(Records from a data collection)
-- Opening Marker --
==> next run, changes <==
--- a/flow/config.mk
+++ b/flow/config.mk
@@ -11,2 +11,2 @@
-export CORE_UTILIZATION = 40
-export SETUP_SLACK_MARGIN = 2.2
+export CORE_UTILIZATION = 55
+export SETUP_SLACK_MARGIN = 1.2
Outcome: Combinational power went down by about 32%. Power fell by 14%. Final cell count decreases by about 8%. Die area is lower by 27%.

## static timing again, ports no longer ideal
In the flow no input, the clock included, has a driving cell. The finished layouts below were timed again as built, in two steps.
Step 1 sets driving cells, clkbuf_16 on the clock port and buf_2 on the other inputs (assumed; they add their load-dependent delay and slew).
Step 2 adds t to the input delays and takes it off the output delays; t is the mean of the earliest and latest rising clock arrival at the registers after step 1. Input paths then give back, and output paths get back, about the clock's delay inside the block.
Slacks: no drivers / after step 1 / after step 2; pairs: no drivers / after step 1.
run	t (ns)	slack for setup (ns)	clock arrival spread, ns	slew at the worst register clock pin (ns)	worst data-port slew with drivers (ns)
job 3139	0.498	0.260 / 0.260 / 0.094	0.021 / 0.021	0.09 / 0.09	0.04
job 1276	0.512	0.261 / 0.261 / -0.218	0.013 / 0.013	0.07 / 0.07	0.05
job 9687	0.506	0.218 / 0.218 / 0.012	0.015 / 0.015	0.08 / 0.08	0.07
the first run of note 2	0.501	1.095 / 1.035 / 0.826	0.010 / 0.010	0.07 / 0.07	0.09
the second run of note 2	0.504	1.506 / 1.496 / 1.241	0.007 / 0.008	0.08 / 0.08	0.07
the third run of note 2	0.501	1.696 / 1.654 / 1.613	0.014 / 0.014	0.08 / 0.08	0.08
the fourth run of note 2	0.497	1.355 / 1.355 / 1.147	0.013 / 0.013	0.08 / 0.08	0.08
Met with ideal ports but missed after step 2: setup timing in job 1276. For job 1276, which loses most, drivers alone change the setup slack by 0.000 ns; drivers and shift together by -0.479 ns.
-- Closing Marker --
== Task objective ==
The entries shown above must be restated word for word.

== Response ==
==> next run, changes <==
--- a/flow/config.mk
+++ b/flow/config.mk
@@ -11,2 +11,2 @@
-export CORE_UTILIZATION = 40
-export SETUP_SLACK_MARGIN = 2.2
+export CORE_UTILIZATION = 55
+export SETUP_SLACK_MARGIN = 1.2
Outcome: Combinational power went down by about 32%. Power fell by 14%. Final cell count decreases by about 8%. Die area is lower by 27%.

## static timing again, ports no longer ideal
In the flow no input, the clock included, has a driving cell. The finished layouts below were timed again as built, in two steps.
Step 1 sets driving cells, clkbuf_16 on the clock port and buf_2 on the other inputs (assumed; they add their load-dependent delay and slew).
Step 2 adds t to the input delays and takes it off the output delays; t is the mean of the earliest and latest rising clock arrival at the registers after step 1. Input paths then give back, and output paths get back, about the clock's delay inside the block.
Slacks: no drivers / after step 1 / after step 2; pairs: no drivers / after step 1.
run	t (ns)	slack for setup (ns)	clock arrival spread, ns	slew at the worst register clock pin (ns)	worst data-port slew with drivers (ns)
job 3139	0.498	0.260 / 0.260 / 0.094	0.021 / 0.021	0.09 / 0.09	0.04
job 1276	0.512	0.261 / 0.261 / -0.218	0.013 / 0.013	0.07 / 0.07	0.05
job 9687	0.506	0.218 / 0.218 / 0.012	0.015 / 0.015	0.08 / 0.08	0.07
the first run of note 2	0.501	1.095 / 1.035 / 0.826	0.010 / 0.010	0.07 / 0.07	0.09
the second run of note 2	0.504	1.506 / 1.496 / 1.241	0.007 / 0.008	0.08 / 0.08	0.07
the third run of note 2	0.501	1.696 / 1.654 / 1.613	0.014 / 0.014	0.08 / 0.08	0.08
the fourth run of note 2	0.497	1.355 / 1.355 / 1.147	0.013 / 0.013	0.08 / 0.08	0.08
Met with ideal ports but missed after step 2: setup timing in job 1276. For job 1276, which loses most, drivers alone change the setup slack by 0.000 ns; drivers and shift together by -0.479 ns.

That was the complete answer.